The Centre for Investigative Journalism
The Centre for Investigative Journalism

Web Scraping for Journalists

This two-day workshop in scraping is designed for reporters with no knowledge of scraping or programming and provides essential skills for getting original stories by compiling data across a range of online sources. By the end of the workshop, you will be able to use specialist scraping tools (without programming) and begin to write your own, more advanced, scrapers. You will also be able to communicate with programmers on relevant projects.

Scraping is the process of automatically collating information from the web. It might be grabbing entries across hundreds of webpages, fetching and combining dozens of spreadsheets, or thousands of PDFs.
The results have led to exclusive stories for organisations ranging from the Bureau of Investigative Journalism and Trinity Mirror, to DC Thomson, Channel 4 and the BBC.

Technical Requirements

Delegates will be using their own laptop and should have a Google drive account, and have downloaded the free version of outwit hub ahead of the course. A GitHub account would also be useful.

The software is all free.
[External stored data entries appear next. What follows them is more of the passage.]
## config.mk

```make
export PLATFORM = sky130hd
export DESIGN_NAME = mms_scan
export DESIGN_NICKNAME = d
export VERILOG_FILES = /design/src/design/mms_pkg.sv /design/src/design/mms_scan.sv
export SDC_FILE = /design/constraint.sdc
export NUM_CORES = 1
export LEC_CHECK = 0
export BUFFER_PORTS_ARGS = -buffer_cell sky130_fd_sc_hd__buf_2
export CAP_MARGIN = 10
export CORE_MARGIN = 4
export CORE_UTILIZATION = 57
export CTS_CLUSTER_DIAMETER = 100
export CTS_CLUSTER_SIZE = 25
export DETAILED_ROUTE_END_ITERATION = 12
export PLACE_DENSITY = 0.86
export SLEW_MARGIN = 20
export SYNTH_ARGS = -nofsm -noshare
export SYNTH_HDL_FRONTEND = slang
export SYNTH_SLANG_ARGS = --single-unit
```

## constraint.sdc

```tcl
create_clock -name i_clk -period 10.3 [get_ports i_clk]
set_clock_uncertainty 0.2 [all_clocks]
set_input_delay 0.515 -clock i_clk [delete_from_list [all_inputs] [get_ports i_clk]]
set_output_delay 0.515 -clock i_clk [all_outputs]
set_load 0.03 [all_outputs]
```
--- src/sv/mspfr_out_stage.sv ---
`timescale 1ns / 1ps
// Back end of the receiver: registered output word with its valid/ready handshake.
// Depends on mspfr_pkg for the result struct.
module mspfr_out_stage import mspfr_pkg::*; (
    input  logic    i_clk,
    input  logic    i_rst_n,
    input  logic    i_avail,
    input  t_result i_word,
    output logic    o_pop,
    output logic    o_valid,
    input  logic    i_ready,
    output t_result o_word
);

    logic    r_valid;
    t_result r_word;

    // Load a new word whenever the register is empty or being drained.
    assign o_pop   = i_avail && (!r_valid || i_ready);
    assign o_valid = r_valid;
    assign o_word  = r_word;

    // Valid flag.
    always_ff @(posedge i_clk) begin
        if (!i_rst_n) begin
            r_valid <= 1'b0;
        end else if (!r_valid || i_ready) begin
            r_valid <= i_avail;
        end
    end

    // Payload register.
    always_ff @(posedge i_clk) begin
        if (o_pop) begin
            r_word <= i_word;
        end
    end

endmodule

--- src/sv/msp_v2_frame_receiver.sv ---
`timescale 1ns / 1ps
// MSP v2 response frame receiver: takes one received serial byte per cycle, hunts for the
// '$' 'X' '>' header, captures flag, id and length, checks the CRC-8 DVB-S2 (0xD5) and emits
// one word per stored payload byte and one per frame end. A byte is taken every cycle while
// the result queue (QUEUE_DEPTH words) has room; the CRC is fully unrolled, so the only thing
// that slows input is a stalled output side filling the queue and output register. Results
// pass through the result queue and then the output register. The store limit register
// may be written at any cycle (o_cfg_ready is always high) but should change only when idle.
// Depends on mspfr_pkg, mspfr_parser, mspfr_queue and mspfr_out_stage.
module msp_v2_frame_receiver import mspfr_pkg::*; #(
    parameter int QUEUE_DEPTH = 2
) (
    input  logic        i_clk,
    input  logic        i_rst_n,
    // Received byte words.
    input  logic        i_rx_valid,
    output logic        o_rx_ready,
    input  logic [7:0]  i_rx_byte,
    // Result words.
    output logic        o_res_valid,
    input  logic        i_res_ready,
    output logic [1:0]  o_result_kind,
    output logic [15:0] o_byte_index,
    output logic [7:0]  o_data_byte,
    output logic [15:0] o_message_id,
    output logic [7:0]  o_frame_flag,
    output logic [15:0] o_payload_length,
    // Store limit register write.
    input  logic        i_cfg_valid,
    output logic        o_cfg_ready,
    input  logic [15:0] i_store_limit
);

    logic [15:0] r_store_limit;
    logic        w_take;
    logic        w_push;
    t_result     w_push_word;
    t_phase      w_phase;
    t_result     w_q_word;
    logic        w_q_empty, w_q_full, w_pop;
    logic [$clog2(QUEUE_DEPTH+1)-1:0] w_q_count;
    t_result     w_out_word;

    // Store limit register.
    assign o_cfg_ready = 1'b1;
    always_ff @(posedge i_clk) begin
        if (!i_rst_n) begin
            r_store_limit <= STORE_LIMIT_RESET;
        end else if (i_cfg_valid) begin
            r_store_limit <= i_store_limit;
        end
    end

    // A byte is taken only when the queue can hold a possible result.
    assign o_rx_ready = !w_q_full;
    assign w_take     = i_rx_valid && o_rx_ready;

    mspfr_parser u_parser (
        .i_clk         (i_clk),
        .i_rst_n       (i_rst_n),
        .i_take        (w_take),
        .i_byte        (i_rx_byte),
        .i_store_limit (r_store_limit),
        .o_push        (w_push),
        .o_result      (w_push_word),
        .o_phase       (w_phase)
    );

    mspfr_queue #(
        .DEPTH (QUEUE_DEPTH)
    ) u_queue (
        .i_clk   (i_clk),
        .i_rst_n (i_rst_n),
        .i_push  (w_push),
        .i_wdata (w_push_word),
        .i_pop   (w_pop),
        .o_rdata (w_q_word),
        .o_empty (w_q_empty),
        .o_full  (w_q_full),
        .o_count (w_q_count)
    );

    mspfr_out_stage u_out (
        .i_clk   (i_clk),
        .i_rst_n (i_rst_n),
        .i_avail (!w_q_empty),
        .i_word  (w_q_word),
        .o_pop   (w_pop),
        .o_valid (o_res_valid),
        .i_ready (i_res_ready),
        .o_word  (w_out_word)
    );

    // Unpack the output word onto the ports.
    assign o_result_kind    = w_out_word.kind;
    assign o_byte_index     = w_out_word.index;
    assign o_data_byte      = w_out_word.data;
    assign o_message_id     = w_out_word.id;
    assign o_frame_flag     = w_out_word.flag;
    assign o_payload_length = w_out_word.length;

    // Queue occupancy never goes past its depth.
    a_queue_bound: assert property (@(posedge i_clk) disable iff (!i_rst_n)
        w_q_count <= ($clog2(QUEUE_DEPTH+1))'(QUEUE_DEPTH))
        else $error("result queue occupancy beyond depth");

    // A checksum byte always leaves a result waiting somewhere downstream.
    a_check_result: assert property (@(posedge i_clk) disable iff (!i_rst_n)
        (w_take && w_phase == PH_CHECK) |=> (o_res_valid || !w_q_empty))
        else $error("frame end produced no result");

    // Frame end words carry zero index and data.
    a_end_word: assert property (@(posedge i_clk) disable iff (!i_rst_n)
        (o_res_valid && o_result_kind != KIND_STORE) |->
            (o_byte_index == 16'h0000 && o_data_byte == 8'h00))
        else $error("frame end word with payload fields set");

endmodule

--- config.mk ---
export PLATFORM = sky130hd
export DESIGN_NAME = msp_v2_frame_receiver
export DESIGN_NICKNAME = d
export VERILOG_FILES = /design/src/sv/mspfr_pkg.sv /design/src/sv/mspfr_parser.sv /design/src/sv/mspfr_queue.sv /design/src/sv/mspfr_out_stage.sv /design/src/sv/msp_v2_frame_receiver.sv
export SDC_FILE = /design/constraint.sdc
export NUM_CORES = 1
export LEC_CHECK = 0
export ABC_AREA = 1
export BUFFER_PORTS_ARGS = -buffer_cell sky130_fd_sc_hd__buf_4
export CAP_MARGIN = 20
export CORE_ASPECT_RATIO = 0.8
export CORE_MARGIN = 4
export CORE_UTILIZATION = 45
export CTS_BUF_LIST = sky130_fd_sc_hd__clkbuf_4
export CTS_CLUSTER_DIAMETER = 150
export DETAILED_ROUTE_END_ITERATION = 8
export SYNTH_ARGS = -nofsm -noshare
export SYNTH_HDL_FRONTEND = slang
export SYNTH_SLANG_ARGS = --single-unit
--- constraint.sdc ---
create_clock -name i_clk -period 13.97 [get_ports i_clk]
set_input_delay 1.397 -clock i_clk [delete_from_list [all_inputs] [get_ports i_clk]]
set_output_delay 1.397 -clock i_clk [all_outputs]
set_load 0.05 [all_outputs]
However the free version of OutWit Hub only allows you to scrape 100 rows, so you may want to pay for the full version but can decide after you’ve learnt how to use it on the course.

9 December 2019 – Scraping basics

Introduction: What scraping is and how news organisations are using it
Pitching story ideas involving scraping
Scraping basics: finding structure in HTML and URLs
Simple scraping jobs: checking a webpage every day; identifying information using XPath
Introduction to scraping tools: Outwit Hub

10 December 2019 – Looking at what’s available

Advanced Outwit Hub: scraping multiple pages
What’s possible with programming: APIs, regex and loops
Scraping text that fits a pattern: regex
Advanced scraping options: coding, PDFs and spreadsheets
Project surgery: your scraping challenges

Paul Bradshaw

Professor Paul Bradshaw is an online journalist and blogger, who leads the MA in Multiplatform and Mobile Journalism at Birmingham City University. He manages his own blog, the Online Journalism Blog (OJB), and was the co-founder of Help Me Investigate, an investigative journalism website funded by Channel 4 and Screen WM.
  • 9 December 2019 10.00–17.00
  • 10 December 2019 09.00–16.00
Location: Goldsmiths, University of London